Mal nods. “For all the fucking good it did him.”
“What happened?”
“You want to know something about Jack, ask him yourself.”
A ghost of a grin warms Mal’s face.
I like it more than the distant haze it replaces, but I don’t smile back. “I was working in Birmingham when they brought Jack back. I didn’t know he was there until three weeks later when Sol found out.”
“You worked at Queen Elizabeth?”
“No, Heartlands. But I was with Jack a lot once I got them to let me in. Maybe you walked past me on the way out.”
“I was long gone by then.” Mal moves closer to put the detergent back on the shelf. “But there’s no way that happened anyway.”
“Why’s that?”
“Because wherever my head was at, there’s no way I walked past you any-fucking-where and forgot about it.”
That grin is nowhere to be seen as he spits those words. But it’s not the lack of humour that makes them so believable. It’s that I know I’ve never been anywhere near him before we crossed paths in that seedy bar up the coast.
I’d remember.
More than that, I’d be different. Like I have been since I first felt the flicker of his stare on my skin. “Jack never told me you’d been to see him. Sol said you were deployed and no one could find you.”
“I was embedded.” Mal shifts again, rotating so I can’t see his face. “But a mate of mine got word to me and moved mountains to get me out.”
“Then what happened?”
I ask again, because I know what Jack was like the first few months after he got hurt. That he wasn’t Jack for a hell of a long time.
Mal takes a breath before he turns back to me. “I fucked up. He was awake. Talking whole sentences.
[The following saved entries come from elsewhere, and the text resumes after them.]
$ cat src/hw/rtl/stsg_pkg.sv
package stsg_pkg;

	// Field widths.
	localparam int RATE_W  = 18;
	localparam int CHCNT_W = 4;
	localparam int BYTES_W = 3;
	localparam int HZ_W    = 16;
	localparam int SAMPLE_W = 32;
	localparam int CHIDX_W = 3;
	localparam int CFG_IDX_W = 2;
	localparam int CFG_DATA_W = 18;
	localparam int PHASE_W = 32;

	// Register reset values.
	localparam logic [RATE_W-1:0]  SAMPLE_RATE_RST   = RATE_W'(48000);
	localparam logic [CHCNT_W-1:0] CHANNEL_COUNT_RST = CHCNT_W'(2);
	localparam logic [BYTES_W-1:0] SAMPLE_BYTES_RST  = BYTES_W'(2);

	localparam int MAX_CHANNELS = 8;

	// Register indexes on the configuration channel.
	typedef enum logic [CFG_IDX_W-1:0] {
		CFG_SAMPLE_RATE   = 2'd0,
		CFG_CHANNEL_COUNT = 2'd1,
		CFG_SAMPLE_BYTES  = 2'd2
	} cfg_idx_t;

	// Serial divider: DIGIT quotient bits per cycle.
	localparam int DIGIT = 2;
	localparam int DIV_STEPS_PERIOD = RATE_W / DIGIT;
	localparam int DIV_STEPS_PHASE = (RATE_W + PHASE_W) / DIGIT;
	localparam int DIV_CNT_W = $clog2(DIV_STEPS_PHASE);

	// CORDIC datapath.
	localparam int TURN_TABLE_LEN = 24;
	localparam int ANGLE_ITERATIONS = 16;
	localparam int ITER_W = $clog2(TURN_TABLE_LEN);
	localparam int CW = 34;
	localparam logic [CW-1:0] CORDIC_X0 = CW'(652032874);
	localparam logic [30:0] Q30_ONE = 31'h4000_0000;

	// Serial scaler: amplitude is under 2^30, shifted out DIGIT bits per cycle.
	localparam int AMP_W = 30;
	localparam int SCALE_STEPS = AMP_W / DIGIT;
	localparam int SCL_CNT_W = $clog2(SCALE_STEPS);

	// Handshake status of a multi-cycle unit.
	typedef struct packed {
		logic busy;
		logic done;
	} unit_stat_t;

	// Arctangent of 2^-i in units of 2^-32 turn.
	function automatic logic [31:0] atan_turn(input logic [ITER_W-1:0] i);
		logic [31:0] r;
		case (i)
			5'd0:  r = 32'd536870912;
			5'd1:  r = 32'd316933406;
			5'd2:  r = 32'd167458907;
			5'd3:  r = 32'd85004756;
			5'd4:  r = 32'd42667331;
			5'd5:  r = 32'd21354465;
			5'd6:  r = 32'd10679838;
			5'd7:  r = 32'd5340245;
			5'd8:  r = 32'd2670163;
			5'd9:  r = 32'd1335087;
			5'd10: r = 32'd667544;
			5'd11: r = 32'd333772;
			5'd12: r = 32'd166886;
			5'd13: r = 32'd83443;
			5'd14: r = 32'd41722;
			5'd15: r = 32'd20861;
			5'd16: r = 32'd10430;
			5'd17: r = 32'd5215;
			5'd18: r = 32'd2608;
			5'd19: r = 32'd1304;
			5'd20: r = 32'd652;
			5'd21: r = 32'd326;
			5'd22: r = 32'd163;
			5'd23: r = 32'd81;
			default: r = 32'd0;
		endcase
		return r;
	endfunction

	// Clamp the byte count to 1..4 and return it less one.
	function automatic logic [1:0] byte_code(input logic [BYTES_W-1:0] b);
		logic [1:0] r;
		if (b == BYTES_W'(0)) begin
			r = 2'd0;
		end else if (b > BYTES_W'(4)) begin
			r = 2'd3;
		end else begin
			r = 2'(b - BYTES_W'(1));
		end
		return r;
	endfunction

	// One fifth of full scale for each sample size.
	function automatic logic [AMP_W-1:0] amp_for(input logic [1:0] code);
		logic [AMP_W-1:0] r;
		case (code)
			2'd0:    r = AMP_W'(25);
			2'd1:    r = AMP_W'(6553);
			2'd2:    r = AMP_W'(1677721);
			default: r = AMP_W'(429496729);
		endcase
		return r;
	endfunction

	// Index of the last channel, with the count clamped to 1..MAX_CHANNELS.
	function automatic logic [CHIDX_W-1:0] last_channel(input logic [CHCNT_W-1:0] n);
		logic [CHIDX_W-1:0] r;
		if (n == CHCNT_W'(0)) begin
			r = '0;
		end else if (n >= CHCNT_W'(MAX_CHANNELS)) begin
			r = CHIDX_W'(MAX_CHANNELS - 1);
		end else begin
			r = CHIDX_W'(n - CHCNT_W'(1));
		end
		return r;
	endfunction

endpackage

$ cat src/hw/rtl/stsg_ifs.sv
// Tone request channel.
interface stsg_tone_if;
	logic                          valid;
	logic                          ready;
	logic [stsg_pkg::HZ_W-1:0]     tone_hz;
	logic                          final_frame;

	modport source (output valid, tone_hz, final_frame, input ready);
	modport sink (input valid, tone_hz, final_frame, output ready);
endinterface

// Sample result channel.
interface stsg_sample_if;
	logic                                 valid;
	logic                                 ready;
	logic signed [stsg_pkg::SAMPLE_W-1:0] sample_value;
	logic [stsg_pkg::CHIDX_W-1:0]         channel_index;
	logic                                 frame_last;
	logic                                 buffer_last;

	modport source (output valid, sample_value, channel_index, frame_last, buffer_last,
		input ready);
	modport sink (input valid, sample_value, channel_index, frame_last, buffer_last,
		output ready);
endinterface

// Register write channel.
interface stsg_cfg_if;
	logic                              valid;
	logic                              ready;
	logic [stsg_pkg::CFG_IDX_W-1:0]    index;
	logic [stsg_pkg::CFG_DATA_W-1:0]   data;

	modport source (output valid, index, data, input ready);
	modport sink (input valid, index, data, output ready);
endinterface

$ cat src/hw/rtl/stsg_div.sv
// Restoring divider, DIGIT quotient bits per cycle. The dividend is num
// followed by zeros; the low 32 quotient bits are kept.
module stsg_div (
	input  logic                               clk,
	input  logic                               arst_n,
	input  logic                               start,
	input  logic [stsg_pkg::RATE_W-1:0]        num,
	input  logic [stsg_pkg::RATE_W-1:0]        den,
	input  logic [stsg_pkg::DIV_CNT_W-1:0]     steps,
	output stsg_pkg::unit_stat_t               stat,
	output logic [stsg_pkg::PHASE_W-1:0]       quot
);

	logic                              busy_q;
	logic                              done_q;
	logic [stsg_pkg::DIV_CNT_W-1:0]    cnt_q;
	logic [stsg_pkg::DIV_CNT_W-1:0]    last_q;
	logic [stsg_pkg::RATE_W-1:0]       num_q;
	logic [stsg_pkg::RATE_W-1:0]       den_q;
	logic [stsg_pkg::RATE_W-1:0]       rem_q;
	logic [stsg_pkg::PHASE_W-1:0]      quot_q;

	logic [stsg_pkg::RATE_W-1:0]       rem_v;
	logic [stsg_pkg::RATE_W-1:0]       num_v;
	logic [stsg_pkg::PHASE_W-1:0]      quot_v;
	logic [stsg_pkg::RATE_W:0]         trial;
	logic [stsg_pkg::RATE_W+1:0]       diff;

	// One digit of restoring division: shift in a dividend bit, subtract if it fits.
	always_comb begin
		rem_v = rem_q;
		num_v = num_q;
		quot_v = quot_q;
		trial = '0;
		diff = '0;
		for (int k = 0; k < stsg_pkg::DIGIT; k++) begin
			trial = {rem_v, num_v[stsg_pkg::RATE_W-1]};
			diff = {1'b0, trial} - {2'b00, den_q};
			if (!diff[stsg_pkg::RATE_W+1]) begin
				rem_v = diff[stsg_pkg::RATE_W-1:0];
			end else begin
				rem_v = trial[stsg_pkg::RATE_W-1:0];
			end
			num_v = {num_v[stsg_pkg::RATE_W-2:0], 1'b0};
			quot_v = {quot_v[stsg_pkg::PHASE_W-2:0], ~diff[stsg_pkg::RATE_W+1]};
		end
	end

	// Sequencing.
	always_ff @(posedge clk or negedge arst_n) begin
		if (!arst_n) begin
			busy_q <= 1'b0;
			done_q <= 1'b0;
			cnt_q <= '0;
		end else begin
			done_q <= 1'b0;
			if (start) begin
				busy_q <= 1'b1;
				cnt_q <= '0;
			end else if (busy_q) begin
				cnt_q <= cnt_q + stsg_pkg::DIV_CNT_W'(1);
				if (cnt_q == last_q) begin
					busy_q <= 1'b0;
					done_q <= 1'b1;
				end
			end
		end
	end

	// Datapath.
	always_ff @(posedge clk) begin
		if (start) begin
			num_q <= num;
			den_q <= den;
			rem_q <= '0;
			quot_q <= '0;
			last_q <= steps - stsg_pkg::DIV_CNT_W'(1);
		end else if (busy_q) begin
			num_q <= num_v;
			rem_q <= rem_v;
			quot_q <= quot_v;
		end
	end

	assign stat.busy = busy_q;
	assign stat.done = done_q;
	assign quot = quot_q;

endmodule

$ cat src/hw/rtl/stsg_cordic.sv
// Rotation-mode CORDIC, one iteration per cycle, angles in 2^-32 turn.
module stsg_cordic (
	input  logic                           clk,
	input  logic                           arst_n,
	input  logic                           start,
	input  logic [stsg_pkg::PHASE_W-1:0]   phase,
	output stsg_pkg::unit_stat_t           stat,
	output logic signed [stsg_pkg::CW-1:0] sine
);

	logic                           busy_q;
	logic                           done_q;
	logic [stsg_pkg::ITER_W-1:0]    i_q;
	logic signed [stsg_pkg::CW-1:0] x_q;
	logic signed [stsg_pkg::CW-1:0] y_q;
	logic signed [stsg_pkg::CW-1:0] z_q;

	logic [stsg_pkg::PHASE_W-1:0]   th;
	logic signed [stsg_pkg::CW-1:0] z0;
	logic signed [stsg_pkg::CW-1:0] xs;
	logic signed [stsg_pkg::CW-1:0] ys;
	logic signed [stsg_pkg::CW-1:0] at;

	// Fold the back half-turn onto the front so the angle lies within a quarter turn.
	always_comb begin
		th = phase;
		if (phase > 32'h4000_0000 && phase < 32'hC000_0000) begin
			th = 32'h8000_0000 - phase;
		end
		z0 = $signed({{(stsg_pkg::CW-stsg_pkg::PHASE_W){th[stsg_pkg::PHASE_W-1]}}, th});
	end

	// Shifted terms for the current iteration.
	assign xs = x_q >>> i_q;
	assign ys = y_q >>> i_q;
	assign at = $signed({{(stsg_pkg::CW-32){1'b0}}, stsg_pkg::atan_turn(i_q)});

	// Sequencing.
	always_ff @(posedge clk or negedge arst_n) begin
		if (!arst_n) begin
			busy_q <= 1'b0;
			done_q <= 1'b0;
			i_q <= '0;
		end else begin
			done_q <= 1'b0;
			if (start) begin
				busy_q <= 1'b1;
				i_q <= '0;
			end else if (busy_q) begin
				i_q <= i_q + stsg_pkg::ITER_W'(1);
				if (i_q == stsg_pkg::ITER_W'(stsg_pkg::ANGLE_ITERATIONS - 1)) begin
					busy_q <= 1'b0;
					done_q <= 1'b1;
				end
			end
		end
	end

	// Micro-rotations toward zero residual angle.
	always_ff @(posedge clk) begin
		if (start) begin
			x_q <= $signed(stsg_pkg::CORDIC_X0);
			y_q <= '0;
			z_q <= z0;
		end else if (busy_q) begin
			if (z_q[stsg_pkg::CW-1]) begin
				x_q <= x_q + ys;
				y_q <= y_q - xs;
				z_q <= z_q + at;
			end else begin
				x_q <= x_q - ys;
				y_q <= y_q + xs;
				z_q <= z_q - at;
			end
		end
	end

	assign stat.busy = busy_q;
	assign stat.done = done_q;
	assign sine = y_q;

endmodule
I didn’t realise how bad the injury was until he was trying to hit me with a monitor screen.”
“He was awake?”
“I thought so at the time.” Mal catches the surprise in my voice. “Next word I got was that he’d been put in an induced coma. It was a month before I heard anything else.”
“From Sol?”
Mal nods. “He was so angry I wasn’t there. Then he wasn’t, because he said he understood, and somehow that was fucking worse.”
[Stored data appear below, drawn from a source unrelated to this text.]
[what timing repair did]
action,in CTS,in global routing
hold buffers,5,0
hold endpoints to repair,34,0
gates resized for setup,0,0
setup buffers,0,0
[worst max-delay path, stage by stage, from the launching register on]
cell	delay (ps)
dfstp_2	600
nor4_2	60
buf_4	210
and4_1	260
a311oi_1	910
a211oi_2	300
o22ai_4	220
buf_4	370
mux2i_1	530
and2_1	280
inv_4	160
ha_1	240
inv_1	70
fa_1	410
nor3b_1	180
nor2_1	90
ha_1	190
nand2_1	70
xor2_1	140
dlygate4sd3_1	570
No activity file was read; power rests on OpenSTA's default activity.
### src/rtl/lld_tcs_pkg.sv
// ----------------------------------------------------------------------------
// lld_tcs_pkg
// Widths, sequencer codes and unit interface types of the transport sweep.
// ----------------------------------------------------------------------------
`default_nettype none

package lld_tcs_pkg;

    // Field widths (Q16.16 fluxes; 16 fraction bits throughout)
    localparam int EDGE_AW    = 6;
    localparam int EDGE_DEPTH = 1 << EDGE_AW;
    localparam int FLUX_W     = 32;
    localparam int MU_W       = 18;
    localparam int LEN_W      = 31;

    // Shared multiplier: 33x33 signed, 64-bit registered product
    localparam int OPND_W = 33;
    localparam int PROD_W = 64;

    // Divider: 63-bit magnitudes, one quotient bit per cycle on each lane
    localparam int MAG_W     = 63;
    localparam int DIV_STEPS = 32;
    localparam int DIV_CNT_W = $clog2(DIV_STEPS);
    localparam int DIV_LANES = 2;
    localparam int LANE_L    = 0;
    localparam int LANE_R    = 1;

    typedef enum logic [2:0] {
        S_IDLE,
        S_CALC,
        S_PREP,
        S_DSTART,
        S_DWAIT,
        S_FINISH
    } t_state;

    // Multiply sequence; each step after the first also consumes the previous step's product
    typedef enum logic [3:0] {
        ST_SH,
        ST_HQL,
        ST_HQR,
        ST_MP,
        ST_MM,
        ST_AA,
        ST_AS1,
        ST_MS2,
        ST_AS2,
        ST_MS1,
        ST_LAST
    } t_step;

    typedef struct packed {
        logic                                start;
        logic [MAG_W-1:0]                    den;
        logic [DIV_LANES-1:0][MAG_W-1:0]     mag;
    } t_div_req;

    typedef struct packed {
        logic                                busy;
        logic [DIV_LANES-1:0]                ovf;
        logic [DIV_LANES-1:0][FLUX_W-1:0]    q;
    } t_div_rsp;

endpackage

`default_nettype wire

### src/rtl/lld_tcs_mul.sv
// ----------------------------------------------------------------------------
// lld_tcs_mul
// Shared signed multiplier with a registered product.
// ----------------------------------------------------------------------------
`default_nettype none

module lld_tcs_mul import lld_tcs_pkg::*; (
    input  logic                     i_clk,
    input  logic signed [OPND_W-1:0] i_a,
    input  logic signed [OPND_W-1:0] i_b,
    output logic signed [PROD_W-1:0] o_prod
);

    logic signed [2*OPND_W-1:0] full;
    logic signed [PROD_W-1:0]   r_prod;

    // all products in use fit in 64 bits signed
    assign full = i_a * i_b;

    always_ff @(posedge i_clk) begin
        r_prod <= full[PROD_W-1:0];
    end

    assign o_prod = r_prod;

endmodule

`default_nettype wire

### config.mk
export PLATFORM = sky130hd
export DESIGN_NAME = lld_tcs_mul
export DESIGN_NICKNAME = d
export VERILOG_FILES = /design/src/rtl/lld_tcs_pkg.sv /design/src/rtl/lld_tcs_mul.sv
export SDC_FILE = /design/constraint.sdc
export NUM_CORES = 2
export LEC_CHECK = 0
export BUFFER_PORTS_ARGS = -buffer_cell sky130_fd_sc_hd__buf_2
export CORE_MARGIN = 8
export CORE_UTILIZATION = 60
export DETAILED_ROUTE_END_ITERATION = 7
export PLACE_DENSITY = 0.8
export SLEW_MARGIN = 20
export SYNTH_ARGS = -nofsm -noshare
export SYNTH_HDL_FRONTEND = slang
export SYNTH_SLANG_ARGS = --single-unit
### constraint.sdc
create_clock -name i_clk -period 9.17 [get_ports i_clk]
set_clock_uncertainty 0.05 [all_clocks]
set_input_delay 1.3755 -clock i_clk [delete_from_list [all_inputs] [get_ports i_clk]]
set_output_delay 1.3755 -clock i_clk [all_outputs]
set_load 0.02 [all_outputs]
Word-level counts from Yosys, hierarchy flattened:

Index checks and enable logic that the tools add are counted.

* register bits after elaboration: 64
* input bits: 67
* output and inout port bits: 64
* word-level logic and storage cells: 2

* multiply operators: 1

Operators with widths (number)
* 33-bit by 33-bit multiplier with 64-bit output: 1

Logic depth before layout (Yosys ltp):

* word-level depth: 1
* depth in mapped cells: 28
* depth with buffers taken out: 26

Least setup slack after synthesis:

OpenSTA, ideal clock, no wires.

* kind: input-to-reg
* start: input i_a[32]
* end: register r_prod[63], in the netlist o_prod[63]
* library setup time: 72 ps
* arrival time: 8567 ps
* data required time: 9048 ps
* setup slack: 480 ps
* stages: 24
* path buffers: 1
* cells stage by stage: clkbuf_1 -> nand2_1 -> inv_1 -> fa_1 -> fa_1 -> fa_1 -> inv_1 -> fa_1 -> inv_1 -> fa_1 -> fa_1 -> fa_1 -> inv_1 -> fa_1 -> inv_1 -> ha_1 -> a21o_1 -> a21o_1 -> a21oi_1 -> nand2_1 -> o31ai_1 -> o211ai_1 -> a21oi_1 -> xnor2_1

* word-level cells in the longest chain between the ends: 1

Ends and longest elaborated chain
* from (decl): line lld_tcs_mul.sv:9 `input logic signed [OPND_W-1:0] i_a,`
* 33-bit by 33-bit multiplier with 64-bit output: line lld_tcs_mul.sv:18 `assign full = i_a * i_b;`
* net full[63]: line lld_tcs_mul.sv:14 `logic signed [2*OPND_W-1:0] full;`
* to (signal assigned): line lld_tcs_mul.sv:21 `r_prod <= full[PROD_W-1:0];`
* to (decl): line lld_tcs_mul.sv:15 `logic signed [PROD_W-1:0] r_prod;`

The timed path passes the listed nets, and every way through them passes these cells.

Final worst setup path:

* start: input i_b[18]
* end: register r_prod[53], in the netlist o_prod[53]

* word-level cells in the longest chain between the ends: 1

Ends and longest elaborated chain
* from (decl): line lld_tcs_mul.sv:10 `input logic signed [OPND_W-1:0] i_b,`
* 33-bit by 33-bit multiplier with 64-bit output: line lld_tcs_mul.sv:18
* net full[53]: line lld_tcs_mul.sv:14

The timed path passes the listed nets, and every way through them passes these cells.

==> flow_summary.json <==
{
  "grt_max_degree": 35,
  "crit_type": "input pin to flop",
  "first_global_vias": 31700,
  "hp-start": "i_b[0]",
  "layout_common_cells": "1,124 x fa_1, 1,086 x inv_1, 548 x and2_1",
  "end_kind": "flop",
  "cts_htree_levels": 3,
  "layout-drive-gt1-share_pct": 5.74,
  "antenna_found_initial": 7,
  "clkTransAtPathRegs_ns": 0.07,
  "grt.met1_usage_pct": 33.0,
  "ys_ff_latch": 64,
  "busiest_layer": "met2",
  "finalCritPeriodShare_pct": 96.8,
  "placed_cells": 5066,
  "worst_slew_pin_slew_ns": 0.786,
  "final_common_cell": "fa_1",
  "firstDrtPassIters": 6,
  "postCtsSetupRepairBufs": 0,
  "slew_violations": 0,
  "boundaryPins": 131,
  "syn_area_um2": 39500,
  "postRouteAntennaNets": 0,
  "ys_warn_count": 0,
  "min_path_type": "input pin to flop",
  "syn_inst": 4207,
  "rows": 94,
  "finalHoldViolations": 0,
  "gp_congestion": 0.937,
  "hpwl_um": 87600,
  "synth_nets": 5611,
  "area_delta_synth_final_pct": 4.90,
  "cts_tree": "yes",
  "worstPathRequired_ns": 9.36,
  "tns_ns": 0,
  "ctsHoldBuffers": 0,
  "cts_buffer_depth": 2,
  "worstPathArrival_ns": 9.07,
  "whs_endpoint": "o_prod[0]",
  "synth_edf_count": 0,
  "rsz0062_at_grt": "no",
  "start_util_pct": 60.4,
  "setup_viol_count_final": 0,
  "die-area_um2": 74400,
  "die_w_um": 273,
  "fmaxAchievable_ghz": 0.113,
  "crit_path_max_fanout": 33,
  "post-route-util_pct": 63.3,
  "status": "completed",
  "layout.nets": 5617,
  "async_flop_share_pct": 0,
  "groute.layer.met3.usage_pct": 3.86,
  "min_period_ns": 8.88,
  "syn_avg_cell_area_um2": 9.40,
  "num_vias": 28500,
  "cap_violations": 0,
  "ys_seq_area_share_pct": 3.24,
  "gr-total-overflow": 0,
  "largest_reg_flops": 64,
  "timing.max_slew.rel_slack_pct": 47.6,
  "drc_errors": 0,
  "synthFlopType": "dfxtp_1",
  "fin_cells": 5088,
  "avgRoutedWirePerCell_um": 20.2,
  "grt_usage_pct": 28.6,
  "core_area_um2": 65500,
  "startpoint_type": "input pin",
  "cts_resized": 0,
  "first_iter_violations": 1948,
  "io_buffers": 130,
  "grt_first_pass_wirelength_um": 166000,
  "root_buffer": "clkbuf_16",
  "numCtsBuffers": 9,
  "drt-total-wl_um": 103000,
  "cts_sinks": 64,
  "grt_use_met2_pct": 50.3,
  "worstHoldPathCells": 3,
  "die_h_um": 273,
  "synthDistinctLibCells": 57,
  "viasPerCell": 5.61
}
-- through the flow --
| step | setup slack [ns] | hold WS [ns] | instance area [um2] |
|---|---|---|---|
| after floorplan | 0.480 | 1.45 | 39500 |
| after CTS | 0.416 | 1.61 | 41500 |
| after global routing | 0.0208 | 1.63 | 41500 |
| after detailed placement | 0.0609 | 1.74 | 41100 |
| final | 0.293 | 1.64 | 41500 |
| after global placement | 0.160 | 1.74 | 41100 |
-- synthesized netlist by cell type (21+ instances only) --
master / count / area share (%)
inv_1: 1086 / 10
nor2b_1: 32 / 0.51
xnor2_1: 55 / 1.2
a21oi_1: 69 / 0.87
and2_1: 548 / 8.7
fa_1: 1125 / 57
nand2_1: 547 / 5.2
xor2_1: 21 / 0.47
o21ai_0: 29 / 0.37
dfxtp_1: 64 / 3.2
ha_1: 212 / 6.7
clkbuf_1: 222 / 2.1
-- layout make-up --
type,count,area [um2]
Inverter,1086,4080
Fill cell,5265,24000
Multi-Input combinational cell,2835,33400
Timing Repair Buffer,217,1340
Clock buffer,10,239
Clock inverter,6,92.6
Antenna cell,6,15.0
Sequential cell,64,1280
Tap cell,864,1080
-- metal layers --
layer	share of wire (%)	vias up
met5	0.013	-
met4	7.5	2
met3	6.9	409
met2	52	1414
met1	34	14800
li1	-	12000
-- worst max path at each step --
| stage | startpoint | end | slack (ns) | cells past startpoint |
|---|---|---|---|---|
| 4_1_cts | i_b[9] | o_prod[61] | 0.42 | 26 |
| 2_1_floorplan | i_a[32] | o_prod[63] | 0.48 | 24 |
| 3_3_place_gp | i_b[9] | o_prod[61] | 0.16 | 27 |
| 5_1_grt | i_b[9] | o_prod[63] | 0.02 | 27 |
| 6_report | i_b[18] | o_prod[53] | 0.29 | 25 |
| 3_5_place_dp | i_b[9] | o_prod[61] | 0.06 | 26 |
-- logic make-up (layout without fill, tap and decap cells) --
| kind of cell | count (synthesis) | in the layout | synth area share [%] |
|---|---|---|---|
| fa+ha+maj | 1337 | 1337 | 63.7 |
| mux | 1 | 1 | 0.0253 |
| compound gates | 200 | 200 | 3.25 |
| other cells | 0 | 6 | 0 |
| buf+inv | 1308 | 1319 | 12.4 |
| xor+xnor | 76 | 76 | 1.68 |
| simple gates | 1221 | 1221 | 15.7 |
| flops | 64 | 64 | 3.24 |
-- critical path: stages --
cell,delay (ns)
buf_2,0.59
nand2_1,0.18
fa_1,0.56
fa_1,0.55
inv_1,0.05
fa_1,0.50
inv_1,0.06
fa_1,0.54
inv_1,0.06
fa_1,0.53
fa_1,0.45
fa_1,0.49
inv_1,0.05
fa_1,0.54
inv_1,0.07
ha_1,0.42
and4_1,0.28
nand2_1,0.09
nor4_1,0.36
o211ai_1,0.21
nand3_1,0.29
a41oi_1,0.24
o21ai_1,0.20
a21oi_1,0.11
xnor2_1,0.26
Power is not shown: default switching activity piles up to over one toggle a cycle in this logic, so the estimate is an artifact.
The washing machine beeps, an error code flashing on the screen.
Mal frowns. “What’s this prick shouting about?”
“Whatever it wants.” I push off the wall to help him out, and once again find myself so close to him I could lick his skin.
Mal seems to realise it too. He backs up, and parks himself on the chest freezer to watch me prod the washing machine until it stops beeping. “Thanks.”
“You’re welcome.” I should leave now. Sound advice I choose to ignore. “Jack’s never mentioned whatever happened between you in Birmingham. If it’s any consolation, he probably doesn’t remember.”